Mexico Reports Surge In Organ Transplants Led By Public Hospitals And National Registry

WORLD NEWS – MEXICO: Mexico’s health authorities announced a striking rise in organ transplantation activity, saying the bulk of procedures have been carried out in public hospitals under coordinated national oversight. Health Secretary David Kersenovich highlighted that every transplant recipient has been placed on immunosuppressive therapy to reduce rejection risk, a step officials credit with boosting success rates and enabling a rapid increase in complex operations.

Officials provided a detailed tally of recent activity: 2,783 kidney transplants have been performed, and over the past five years a total of 14,347 transplants were recorded, of which 10,104 came from living donors and 4,243 from deceased donors. The nation also logged 245 liver transplants during 2025, 46 heart transplants this year—including four dual heart procedures—and 10 lung transplants in 2025, underscoring a growing capacity for high-stakes cardiovascular and thoracic transplantation.

The numbers reflect both operational scale-up and tighter clinical management, with the national transplant system emphasizing public-hospital involvement and post-surgical immunosuppression as pillars of improved outcomes. The prominence of living donation in the five-year figures points to active community participation, while the emergence of dual heart transplants signals advanced surgical collaboration and resource commitment across transplant centers.

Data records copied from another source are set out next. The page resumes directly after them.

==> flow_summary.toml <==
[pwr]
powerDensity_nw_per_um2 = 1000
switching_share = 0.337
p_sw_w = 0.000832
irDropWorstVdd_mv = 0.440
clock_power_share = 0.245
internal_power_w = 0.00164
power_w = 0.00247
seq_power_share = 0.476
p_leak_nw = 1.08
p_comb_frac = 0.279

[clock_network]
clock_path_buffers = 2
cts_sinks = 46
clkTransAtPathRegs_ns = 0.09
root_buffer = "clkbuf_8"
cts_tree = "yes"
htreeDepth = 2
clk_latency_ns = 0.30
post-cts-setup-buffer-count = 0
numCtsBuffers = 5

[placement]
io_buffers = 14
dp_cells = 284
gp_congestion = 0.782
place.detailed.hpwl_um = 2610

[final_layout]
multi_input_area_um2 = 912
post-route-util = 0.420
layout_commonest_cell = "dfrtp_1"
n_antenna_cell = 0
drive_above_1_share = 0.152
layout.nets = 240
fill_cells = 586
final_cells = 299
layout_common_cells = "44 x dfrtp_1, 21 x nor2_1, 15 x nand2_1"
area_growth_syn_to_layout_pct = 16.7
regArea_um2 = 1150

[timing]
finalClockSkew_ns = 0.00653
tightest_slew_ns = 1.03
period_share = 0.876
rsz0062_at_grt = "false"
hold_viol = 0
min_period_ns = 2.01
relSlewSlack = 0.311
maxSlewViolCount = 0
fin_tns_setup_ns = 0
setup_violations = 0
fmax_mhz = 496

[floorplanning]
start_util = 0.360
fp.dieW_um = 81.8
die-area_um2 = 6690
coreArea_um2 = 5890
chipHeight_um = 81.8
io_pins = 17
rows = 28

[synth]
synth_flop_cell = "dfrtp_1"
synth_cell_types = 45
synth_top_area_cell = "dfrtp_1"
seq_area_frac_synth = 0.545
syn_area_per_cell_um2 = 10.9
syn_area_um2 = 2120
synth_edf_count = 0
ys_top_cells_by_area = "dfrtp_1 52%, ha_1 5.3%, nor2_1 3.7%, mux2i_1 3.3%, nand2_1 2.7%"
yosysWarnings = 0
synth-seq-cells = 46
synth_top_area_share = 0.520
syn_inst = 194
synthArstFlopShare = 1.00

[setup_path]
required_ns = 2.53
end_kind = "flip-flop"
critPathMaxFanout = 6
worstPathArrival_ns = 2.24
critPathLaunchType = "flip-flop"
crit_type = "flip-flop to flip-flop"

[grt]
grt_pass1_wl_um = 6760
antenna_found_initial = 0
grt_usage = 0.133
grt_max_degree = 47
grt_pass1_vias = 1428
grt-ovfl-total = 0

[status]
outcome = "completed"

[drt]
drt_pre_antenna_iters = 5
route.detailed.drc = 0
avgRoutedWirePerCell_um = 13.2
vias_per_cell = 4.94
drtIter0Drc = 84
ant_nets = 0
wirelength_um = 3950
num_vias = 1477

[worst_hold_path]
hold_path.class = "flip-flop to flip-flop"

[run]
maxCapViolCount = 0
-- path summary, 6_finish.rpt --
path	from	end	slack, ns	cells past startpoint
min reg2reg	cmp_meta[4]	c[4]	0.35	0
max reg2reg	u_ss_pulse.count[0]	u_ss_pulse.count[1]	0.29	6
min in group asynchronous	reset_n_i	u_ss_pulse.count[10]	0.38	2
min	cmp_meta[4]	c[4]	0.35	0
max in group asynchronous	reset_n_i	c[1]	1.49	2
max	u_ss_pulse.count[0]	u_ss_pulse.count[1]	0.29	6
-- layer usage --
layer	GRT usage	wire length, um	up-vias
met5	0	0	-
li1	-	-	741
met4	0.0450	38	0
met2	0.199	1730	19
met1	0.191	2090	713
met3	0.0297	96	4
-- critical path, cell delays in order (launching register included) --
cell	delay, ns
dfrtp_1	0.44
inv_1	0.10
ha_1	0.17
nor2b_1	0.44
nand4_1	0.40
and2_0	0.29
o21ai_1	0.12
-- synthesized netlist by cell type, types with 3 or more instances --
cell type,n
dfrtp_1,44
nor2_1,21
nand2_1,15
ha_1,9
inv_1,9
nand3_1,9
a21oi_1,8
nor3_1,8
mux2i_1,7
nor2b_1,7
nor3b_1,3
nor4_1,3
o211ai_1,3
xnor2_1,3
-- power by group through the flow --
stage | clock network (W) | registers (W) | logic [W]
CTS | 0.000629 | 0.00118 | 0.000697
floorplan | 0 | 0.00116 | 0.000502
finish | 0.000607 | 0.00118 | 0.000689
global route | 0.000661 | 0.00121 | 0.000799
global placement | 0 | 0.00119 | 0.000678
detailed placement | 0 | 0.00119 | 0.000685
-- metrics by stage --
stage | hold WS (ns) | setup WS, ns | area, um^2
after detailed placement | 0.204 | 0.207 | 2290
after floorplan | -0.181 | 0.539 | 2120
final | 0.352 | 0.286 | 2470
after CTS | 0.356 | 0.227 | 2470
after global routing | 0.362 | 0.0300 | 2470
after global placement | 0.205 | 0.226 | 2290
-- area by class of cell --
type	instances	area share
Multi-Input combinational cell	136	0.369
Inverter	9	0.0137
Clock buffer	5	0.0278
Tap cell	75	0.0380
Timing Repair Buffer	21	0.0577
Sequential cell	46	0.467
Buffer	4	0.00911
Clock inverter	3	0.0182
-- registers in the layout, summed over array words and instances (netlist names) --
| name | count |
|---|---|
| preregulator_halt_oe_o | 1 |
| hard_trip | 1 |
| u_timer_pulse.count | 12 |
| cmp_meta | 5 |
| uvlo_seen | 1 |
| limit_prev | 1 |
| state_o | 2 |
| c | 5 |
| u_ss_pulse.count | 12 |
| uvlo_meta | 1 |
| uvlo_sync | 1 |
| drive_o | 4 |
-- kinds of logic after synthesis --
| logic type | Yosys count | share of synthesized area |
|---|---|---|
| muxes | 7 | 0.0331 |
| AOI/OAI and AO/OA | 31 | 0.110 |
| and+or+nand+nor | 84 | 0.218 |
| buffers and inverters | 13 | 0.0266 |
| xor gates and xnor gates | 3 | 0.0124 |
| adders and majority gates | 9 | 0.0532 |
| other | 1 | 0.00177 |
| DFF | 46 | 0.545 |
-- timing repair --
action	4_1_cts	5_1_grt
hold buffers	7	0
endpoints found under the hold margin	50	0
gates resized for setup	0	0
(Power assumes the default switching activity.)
File: config.mk
export PLATFORM = sky130hd
export DESIGN_NAME = tbc_timer
export DESIGN_NICKNAME = d
export VERILOG_FILES = /design/src/rtl/tbc_pkg.sv /design/src/rtl/tbc_edge_det.sv /design/src/rtl/tbc_tick_sel.sv /design/src/rtl/tbc_timer.sv
export SDC_FILE = /design/constraint.sdc
export NUM_CORES = 1
export LEC_CHECK = 0
export BUFFER_PORTS_ARGS = -buffer_cell sky130_fd_sc_hd__buf_2
export CAP_MARGIN = 25
export CORE_MARGIN = 2
export CORE_UTILIZATION = 40
export DETAILED_ROUTE_END_ITERATION = 10
export PLACE_DENSITY = 0.69
export SYNTH_ARGS = -nofsm -noshare
export SYNTH_HDL_FRONTEND = slang
export SYNTH_SLANG_ARGS = --single-unit
File: constraint.sdc
create_clock -name i_clk -period 2.4 [get_ports i_clk]
set_clock_uncertainty 0.15 [all_clocks]
set_input_delay 0.24 -clock i_clk [delete_from_list [all_inputs] [get_ports i_clk]]
set_output_delay 0.24 -clock i_clk [all_outputs]
set_load 0.005 [all_outputs]
File: src/rtl/tbc_pkg.sv
// Shared constants and types for the timer b unit counter/capture block
package tbc_pkg;

  localparam int          CNT_W         = 16;
  localparam logic [15:0] CNT_BOTTOM    = 16'h0000;
  localparam logic [15:0] CNT_MAX       = 16'hFFFF;
  localparam logic [15:0] CNT_RESET     = 16'h0000;
  localparam logic [15:0] CMP_RESET     = 16'h0000;

  // source_select field codes
  localparam logic [1:0]  SRC_DIV1      = 2'h0;
  localparam logic [1:0]  SRC_DIV2      = 2'h1;
  localparam logic [1:0]  SRC_SISTER    = 2'h2;
  localparam logic [1:0]  SRC_EVENT     = 2'h3;
  localparam logic [1:0]  SRC_RESET     = 2'h0;

  // Mode field codes; the remaining five codes are decoded as idle here
  localparam logic [2:0]  MODE_PERIODIC = 3'h0;
  localparam logic [2:0]  MODE_TIMEOUT  = 3'h1;
  localparam logic [2:0]  MODE_TOP_REACHED_FLAG_EVT = 3'h2;
  localparam logic [2:0]  MODE_RESET    = 3'h0;

  // Flag positions in the write-one-to-clear vector
  localparam int          FLAG_TOP_BIT  = 0;
  localparam int          FLAG_WRAP_BIT = 1;

  // Prescaler width for the divide-by-two output
  localparam int          PRESC_W       = 1;

  typedef enum logic {
    TO_FREEZE,
    TO_COUNT
  } tbc_to_state_t;

endpackage : tbc_pkg

File: src/rtl/tbc_edge_det.sv
// Event input synchroniser and edge detector
module tbc_edge_det
  import tbc_pkg::*;
(
  input  wire logic i_clk,
  input  wire logic i_rst,
  input  wire logic i_event,
  output logic      o_rise,
  output logic      o_fall
);

  logic sync1;
  logic sync2;
  logic sync3;
  logic level;
  logic next_level;
  logic next_rise;
  logic next_fall;

  ////////////////////////////////////////////////////////////////////////////////
  // A change counts only once the second and third stages agree, which filters
  // single-cycle glitches; pulses shorter than two cycles may be lost.
  always_comb begin
    next_level = level;
    next_rise  = 1'b0;
    next_fall  = 1'b0;
    if ((sync2 == sync3) && (sync3 != level)) begin
      next_level = sync3;
      next_rise  = sync3;
      next_fall  = ~sync3;
    end
  end

  always_ff @(posedge i_clk or posedge i_rst) begin
    if (i_rst) begin
      sync1  <= 1'b0;
      sync2  <= 1'b0;
      sync3  <= 1'b0;
      level  <= 1'b0;
      o_rise <= 1'b0;
      o_fall <= 1'b0;
    end else begin
      sync1  <= i_event;
      sync2  <= sync1;
      sync3  <= sync2;
      level  <= next_level;
      o_rise <= next_rise;
      o_fall <= next_fall;
    end
  end

endmodule // tbc_edge_det

File: src/rtl/tbc_tick_sel.sv
// Count clock selection: prescaler, sister timer tick or event tick
module tbc_tick_sel
  import tbc_pkg::*;
(
  input  wire logic       i_clk,
  input  wire logic       i_rst,
  input  wire logic       i_enable,
  input  wire logic [1:0] i_source_select,
  input  wire logic       i_sister_timer_tick,
  input  wire logic       i_event_tick,
  output logic            o_timer_tick
);

  logic [PRESC_W-1:0] presc;
  logic [PRESC_W-1:0] next_presc;

  ////////////////////////////////////////////////////////////////////////////////
  // Prescaler held at zero while disabled so the first tick phase is repeatable
  always_comb begin
    next_presc = i_enable ? presc + 1'b1 : '0;
  end

  always_ff @(posedge i_clk or posedge i_rst) begin
    if (i_rst) begin
      presc <= '0;
    end else begin
      presc <= next_presc;
    end
  end

  always_comb begin
    o_timer_tick = 1'b0;
    case (i_source_select)
      SRC_DIV1:   o_timer_tick = i_enable;
      SRC_DIV2:   o_timer_tick = i_enable & (&presc);
      SRC_SISTER: o_timer_tick = i_enable & i_sister_timer_tick;
      SRC_EVENT:  o_timer_tick = i_enable & i_event_tick;
      default:    o_timer_tick = 1'b0;
    endcase
  end

endmodule // tbc_tick_sel

File: src/rtl/tbc_timer.sv
// Timer b unit: 16-bit counter with periodic, time-out check and capture modes
//
// Overview of operation
// - Count range runs from 0x0000 bottom to 0xFFFF maximum; top is sequence peak.
// - Count clock comes from prescaler, sister timer tick or event channel.
// - After reset the unit sits in periodic interrupt mode, one of three.
// - With wave output enabled the pin shows the waveform, not the port value.
// - Enable set to one starts counting at the selected tick rate.
// - Periodic mode counts to compare value, flags top and restarts from bottom.
// - Top lowered below count: run to maximum, flag wrap, restart from bottom.
// - Time-out mode starts on first edge, stops on next, freezes until restart.
// - Edge select chooses start and stop polarity in time-out mode.
// - Time-out mode flags top when top is reached before the stop edge.
// - Time-out mode flags wrap at maximum when top was lowered, then restarts.
// - While frozen, count/compare reads and run writes change nothing.
// - Capture mode free-runs; each event copies count to compare and flags top.
// - Capture edge is selectable as rising or falling.
// - Capture mode clears top flag when software reads compare low byte.
// - Capture mode flags wrap each time the count reaches maximum.
module tbc_timer
  import tbc_pkg::*;
(
  input  wire logic        i_clk,
  input  wire logic        i_rst,
  // Control writes
  input  wire logic        i_ctrl_wr,
  input  wire logic        i_ctrl_enable,
  input  wire logic [1:0]  i_ctrl_source_select,
  input  wire logic [2:0]  i_ctrl_mode,
  input  wire logic        i_ctrl_wave_out_enable,
  input  wire logic        i_ctrl_init_level,
  input  wire logic        i_ctrl_edge_select,
  // Count and compare access
  input  wire logic        i_cnt_wr,
  input  wire logic [15:0] i_cnt_wdata,
  input  wire logic        i_cmp_wr,
  input  wire logic [15:0] i_cmp_wdata,
  input  wire logic        i_cmp_lo_rd,
  input  wire logic        i_run_wr,
  input  wire logic        i_run_wdata,
  input  wire logic [1:0]  i_flag_clr,
  // Clock sources and event input
  input  wire logic        i_sister_timer_tick,
  input  wire logic        i_event,
  // Port side of the wave pin
  input  wire logic        i_port_out,
  input  wire logic        i_port_dir,
  // Status and results
  output logic             o_enable,
  output logic [1:0]       o_source_select,
  output logic [2:0]       o_mode,
  output logic             o_edge_select,
  output logic [15:0]      o_count_value,
  output logic [15:0]      o_compare_value,
  output logic             o_run,
  output logic             o_top_reached_flag,
  output logic             o_wrap_flag,
  output logic             o_top_event,
  output logic             o_wrap_event,
  output logic             o_wave_pin,
  output logic             o_wave_pin_oe
);

  ////////////////////////////////////////////////////////////////////////////////
  // Control settings

  logic        enable;
  logic [1:0]  source_select;
  logic [2:0]  mode;
  logic        wave_out_enable;
  logic        init_level;
  logic        edge_select;
  logic        next_enable;
  logic [1:0]  next_source_select;
  logic [2:0]  next_mode;
  logic        next_wave_out_enable;
  logic        next_init_level;
  logic        next_edge_select;

  always_comb begin
    next_enable          = enable;
    next_source_select   = source_select;
    next_mode            = mode;
    next_wave_out_enable = wave_out_enable;
    next_init_level      = init_level;
    next_edge_select     = edge_select;
    if (i_ctrl_wr) begin
      next_enable          = i_ctrl_enable;
      next_source_select   = i_ctrl_source_select;
      next_mode            = i_ctrl_mode;
      next_wave_out_enable = i_ctrl_wave_out_enable;
      next_init_level      = i_ctrl_init_level;
      next_edge_select     = i_ctrl_edge_select;
    end
  end

  always_ff @(posedge i_clk or posedge i_rst) begin
    if (i_rst) begin
      enable          <= 1'b0;
      source_select   <= SRC_RESET;
      mode            <= MODE_RESET;
      wave_out_enable <= 1'b0;
      init_level      <= 1'b0;
      edge_select     <= 1'b0;
    end else begin
      enable          <= next_enable;
      source_select   <= next_source_select;
      mode            <= next_mode;
      wave_out_enable <= next_wave_out_enable;
      init_level      <= next_init_level;
      edge_select     <= next_edge_select;
    end
  end

  assign o_enable        = enable;
  assign o_source_select = source_select;
  assign o_mode          = mode;
  assign o_edge_select   = edge_select;

  ////////////////////////////////////////////////////////////////////////////////
  // Event edges and count tick

  logic ev_rise;
  logic ev_fall;
  logic timer_tick;
  logic start_edge;
  logic stop_edge;

  // Needs events held past one clock, else the filter drops them
  tbc_edge_det u_edge (
    .i_clk  (i_clk),
    .i_rst  (i_rst),
    .i_event(i_event),
    .o_rise (ev_rise),
    .o_fall (ev_fall)
  );

  tbc_tick_sel u_tick (
    .i_clk              (i_clk),
    .i_rst              (i_rst),
    .i_enable           (enable),
    .i_source_select    (source_select),
    .i_sister_timer_tick(i_sister_timer_tick),
    .i_event_tick       (ev_rise),
    .o_timer_tick       (timer_tick)
  );

  // Edge select zero: start or capture on rising, stop on falling
  assign start_edge = edge_select ? ev_fall : ev_rise;
  assign stop_edge  = edge_select ? ev_rise : ev_fall;

  ////////////////////////////////////////////////////////////////////////////////
  // Counter, compare and time-out state

  // One count step: {top hit, wrap hit, next count}
  function automatic logic [17:0] count_step(input logic [15:0] cnt,
                                             input logic [15:0] top,
                                             input logic        use_top);
    logic [17:0] res;
    res = {2'b00, cnt + 16'h0001};
    if (use_top && (cnt == top)) begin
      res = {2'b10, CNT_BOTTOM};
    end else if (cnt == CNT_MAX) begin
      res = {2'b01, CNT_BOTTOM};
    end
    return res;
  endfunction

  logic [15:0]   count_value;
  logic [15:0]   compare_value;
  tbc_to_state_t to_state;
  logic          wave;
  logic [15:0]   next_count_value;
  logic [15:0]   next_compare_value;
  tbc_to_state_t next_to_state;
  logic          next_wave;
  logic          top_hit;
  logic          wrap_hit;
  logic [17:0]   step;

  always_comb begin
    next_count_value   = count_value;
    next_compare_value = compare_value;
    next_to_state      = to_state;
    next_wave          = wave;
    top_hit            = 1'b0;
    wrap_hit           = 1'b0;
    step               = count_step(count_value, compare_value, mode != MODE_TOP_REACHED_FLAG_EVT);
    if (!enable) begin
      // Waveform parks at its chosen initial level while stopped
      next_wave     = init_level;
      next_to_state = TO_FREEZE;
    end else begin
      case (mode)
        MODE_PERIODIC: begin
          if (timer_tick) begin
            top_hit          = step[17];
            wrap_hit         = step[16];
            next_count_value = step[15:0];
            if (step[17]) begin
              next_wave = ~wave;
            end
          end
        end
        MODE_TIMEOUT: begin
          case (to_state)
            TO_FREEZE: begin
              if (start_edge) begin
                next_to_state    = TO_COUNT;
                next_count_value = CNT_BOTTOM;
              end
            end
            TO_COUNT: begin
              if (stop_edge) begin
                next_to_state = TO_FREEZE;
              end else if (timer_tick) begin
                top_hit          = step[17];
                wrap_hit         = step[16];
                next_count_value = step[15:0];
              end
              if (i_run_wr && !i_run_wdata) begin
                next_to_state = TO_FREEZE;
              end
            end
            default: next_to_state = TO_FREEZE;
          endcase
        end
        MODE_TOP_REACHED_FLAG_EVT: begin
          if (timer_tick) begin
            wrap_hit         = step[16];
            next_count_value = step[15:0];
          end
          if (start_edge) begin
            next_compare_value = count_value;
            top_hit            = 1'b1;
          end
        end
        default: begin
          next_count_value = count_value;
        end
      endcase
    end
    // Software access takes priority over counting and capture
    if (i_cnt_wr) begin
      next_count_value = i_cnt_wdata;
    end
    if (i_cmp_wr) begin
      next_compare_value = i_cmp_wdata;
    end
  end

  always_ff @(posedge i_clk or posedge i_rst) begin
    if (i_rst) begin
      count_value   <= CNT_RESET;
      compare_value <= CMP_RESET;
      to_state      <= TO_FREEZE;
      wave          <= 1'b0;
    end else begin
      count_value   <= next_count_value;
      compare_value <= next_compare_value;
      to_state      <= next_to_state;
      wave          <= next_wave;
    end
  end

  assign o_count_value   = count_value;
  assign o_compare_value = compare_value;
  // Run write in freeze is ignored in the state logic above
  assign o_run = (mode == MODE_TIMEOUT) ? (enable && (to_state == TO_COUNT)) : enable;

  ////////////////////////////////////////////////////////////////////////////////
  // Flags and event pulses

  logic top_flag;
  logic wrap_flag;
  logic next_top_flag;
  logic next_wrap_flag;
  logic next_wave_pin;
  logic next_wave_pin_oe;

  always_comb begin
    next_top_flag  = top_flag;
    next_wrap_flag = wrap_flag;
    if (i_flag_clr[FLAG_TOP_BIT]) begin
      next_top_flag = 1'b0;
    end
    if (i_flag_clr[FLAG_WRAP_BIT]) begin
      next_wrap_flag = 1'b0;
    end
    // Only capture mode reads clear; a frozen time-out read is harmless
    if (i_cmp_lo_rd && (mode == MODE_TOP_REACHED_FLAG_EVT)) begin
      next_top_flag = 1'b0;
    end
    // A new event in the clearing cycle wins so it is never lost
    if (top_hit) begin
      next_top_flag = 1'b1;
    end
    if (wrap_hit) begin
      next_wrap_flag = 1'b1;
    end
    // Waveform overrides the port output register when enabled
    next_wave_pin    = wave_out_enable ? next_wave : i_port_out;
    next_wave_pin_oe = wave_out_enable | i_port_dir;
  end

  always_ff @(posedge i_clk or posedge i_rst) begin
    if (i_rst) begin
      top_flag      <= 1'b0;
      wrap_flag     <= 1'b0;
      o_top_event   <= 1'b0;
      o_wrap_event  <= 1'b0;
      o_wave_pin    <= 1'b0;
      o_wave_pin_oe <= 1'b0;
    end else begin
      top_flag      <= next_top_flag;
      wrap_flag     <= next_wrap_flag;
      o_top_event   <= top_hit;
      o_wrap_event  <= wrap_hit;
      o_wave_pin    <= next_wave_pin;
      o_wave_pin_oe <= next_wave_pin_oe;
    end
  end

  assign o_top_reached_flag = top_flag;
  assign o_wrap_flag        = wrap_flag;

endmodule // tbc_timer

==> flow_summary.toml, run 1 <==
[grt]
grt_pass1_vias = 2710
grt.total_usage_pct = 19.8
grt_pass1_wl_mm = 13.3
grt_max_degree = 57
grt_overflow = 0
grt_antenna_before_repair = 0

[floorplanning]
core_um2 = 7330
dieArea_um2 = 8340
fp.dieW_um = 91.3
num_io_pins = 101
rows = 31
die_y_um = 91.3
start_util_pct = 41.6

[yosys]
netlist_area_um2 = 3050
async_reset_ff_share_pct = 100
synth_cells = 309
syn_area_per_cell_um2 = 9.87
synth_edf_count = 0
ys_seq_area_share_pct = 46.0
yosysWarningCount = 0
ys_ff_latch = 56
synth_top_flop_cell = "dfrtp_1"
syn_nets = 365
ys_types = 53

[pwr]
power.internal_mw = 1.65
power-per-cell-area_nw_per_um2 = 593
seqPwrFrac_pct = 48.8
combinationalPowerShare_pct = 25.4
p_leak_nw = 1.82
peakVddDrop_v = 0.000341
clockPowerShare_pct = 25.8
swShare_pct = 30.6
power.switching_mw = 0.729
power_mw = 2.38

[place]
post-dp-hpwl_mm = 6.05
place_area_um2 = 3760
globalplace.congestion = 0.840
io_buffer_count = 100
place_inst = 512

[drt]
routed_via_density = 5.19
detail-route-antenna-nets = 0
drt_iter0_drc = 198
routed_wl_mm = 8.08
drt_first_pass_iters = 4
vias = 2765
drc = 0
wire_per_inst_um = 15.2

[critical_path]
cp-start-kind = "register"
worstSetupPathType = "register to register"
arrival_ns = 2.32
required_ns = 2.43
cp_max_fo = 13
endpoint_kind = "register"

[clocking]
cts_tree = "done"
clock-sinks = 56
cts_root_buffer = "clkbuf_8"
clock_latency_ns = 0.31
clkTransAtPathRegs_ns = 0.10
htree_levels = 2
postCtsSetupBuffers = 0
cts_buffers = 5
cts_buffer_depth = 2

[sta]
hold_ws_ns = 0.00275
fin_crit_ns = 2.29
fmax_mhz = 436
period_share_pct = 95.5
rsz0062_at_grt = "true"
setup_violations = 0
final_max_slew_viol_count = 0
final_hold_viol_count = 0
maxSlewHeadroom_pct = 44.1
worst_pin_slew_ns = 0.838

[layout]
final_util_pct = 54.9
drive_gt1_share_pct = 35.9
area_growth_pct = 31.9
final_cell_area_um2 = 4020
n_antenna_cell = 0
fin_cells = 533
filler_cell_count = 709
fin_nets = 489

[status]
status = "completed"

[hold_path]
min_path_type = "input pin to register"

[flow_run]
max-cap-violations = 0
cell type report:
cell class,count,area [µm²],share of cell area (%)
clock inverters,2,35.0,0.871
flip-flops and latches,56,1400,34.8
repair buffers,132,781,19.4
multi-input cells,227,1570,39.0
well taps,99,124,3.08
inverters,11,41.3,1.03
clock buffers,6,72.6,1.80
cell usage in the layout, fill, tap and decap left out, types with 3 or more instances in the layout:
cell	instances
buf_4	18
xnor2_1	20
a211oi_1	3
o221ai_1	3
nor3_1	3
clkbuf_8	5
nand2_1	41
mux2i_1	18
a21o_1	3
nand4_1	7
nor2_1	12
nand3_1	11
a31oi_1	3
mux2_2	9
nor4_2	4
dlygate4sd3_1	13
a22oi_1	5
o21ai_0	29
dfrtp_1	56
buf_2	100
a21oi_1	9
inv_1	9
o211ai_1	3
registers in the layout, summed over array words and instances (netlist names), 2 cells and up:
register and flops:
o_source_select 2, o_count_value 16, o_compare_value 16, o_mode 3
what timing repair did:
item / in CTS / in global routing
setup endpoints to repair: 0 / 4
hold buffers: 12 / 1
endpoints found under the hold margin: 52 / 1
resized for setup: 0 / 5
cell families (layout without fill, tap and decap cells):
logic type	Yosys count	in the layout	synth area share, %
buf+inv	26	151	3.61
simple gates	101	101	18.1
fa+ha+maj	2	2	0.739
xor+xnor	22	22	6.32
compound gates	75	75	16.0
mux	27	27	9.23
flops	56	56	46.0
layer usage:
layer,share of wire [%],up-vias,global-route usage [%]
met3,5.3,10,3.57
met1,47,1307,27.8
met4,1.0,0,5.05
li1,-,1356,-
met5,0,-,0
met2,47,92,31.8
worst max-delay path, stage by stage (launching register included):
cell     delay, ns
dfrtp_1       0.43
mux2_2        0.40
a31oi_2       0.26
a21oi_2       0.12
buf_4         0.20
nor4_2        0.33
xnor2_1       0.15
o21ai_0       0.11
power by group through the flow:
stage                     Sequential (mW)  Combinational (mW)  Clock [mW]
final                                1.16               0.606       0.615
after global routing                 1.18               0.672       0.672
after CTS                            1.16               0.605       0.629
after detailed placement             1.18               0.587           0
after global placement               1.17               0.577           0
after floorplan                      1.16               0.333           0
per-stage QoR:
step | setup WS [ns] | setup TNS (ns)
final | 0.109 | 0
after global routing | -0.00196 | -0.00196
after CTS | 0.0588 | 0
after detailed placement | 0.0826 | 0
after global placement | 0.135 | 0
after floorplan | 0.295 | 0
path summary, 6_finish.rpt:
path                            slack (ns)                  to  depth (start not counted)      startpoint
max in group asynchronous             1.13         o_wrap_flag                          4           i_rst
worst max-delay path                  0.11   o_count_value[13]                          7   o_edge_select
worst min-delay path                 0.003    o_count_value[4]                          3  i_cnt_wdata[4]
worst max register to register        0.11   o_count_value[13]                          7   o_edge_select
min in group asynchronous             0.51  o_compare_value[2]                          4           i_rst
worst min register to register        0.21        u_edge.sync2                          0    u_edge.sync1
cell usage after synthesis (all sizes together), types with 3 or more instances:
cell,instances,share of area (%)
a211oi,4,1.4
a21o,3,0.74
a21oi,11,1.9
a22oi,5,1.2
a31oi,5,1.2
buf,3,0.78
clkbuf,12,1.5
dfrtp,56,46
inv,11,1.4
mux2,9,3.3
mux2i,18,5.9
nand2,42,5.2
nand3,12,2.1
nand4,7,1.4
nor2,12,1.5
nor3,5,1.1
nor3b,3,0.74
nor4,6,2.3
o211ai,4,1.1
o21ai,31,5.1
o221ai,3,0.86
xnor2,20,5.7
No activity file was read; power rests on OpenSTA's default activity.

Authorities are pressing the case for more donors and have streamlined registration through the Centro Nacional de Transplantes. The national program frames these operations as life-saving interventions and is urging citizens to consider donor registration to sustain momentum and meet urgent patient needs across Mexico’s public health network.

Living Donor Guidance: To join the donor registry, complete a voluntary registration with the Centro Nacional de Transplantes by telephone or via the official web portal. Registrants will be asked for basic information—full name, CURP, email address, and physical address—and will receive a certificate confirming that, in the event of death, they consent to organ donation.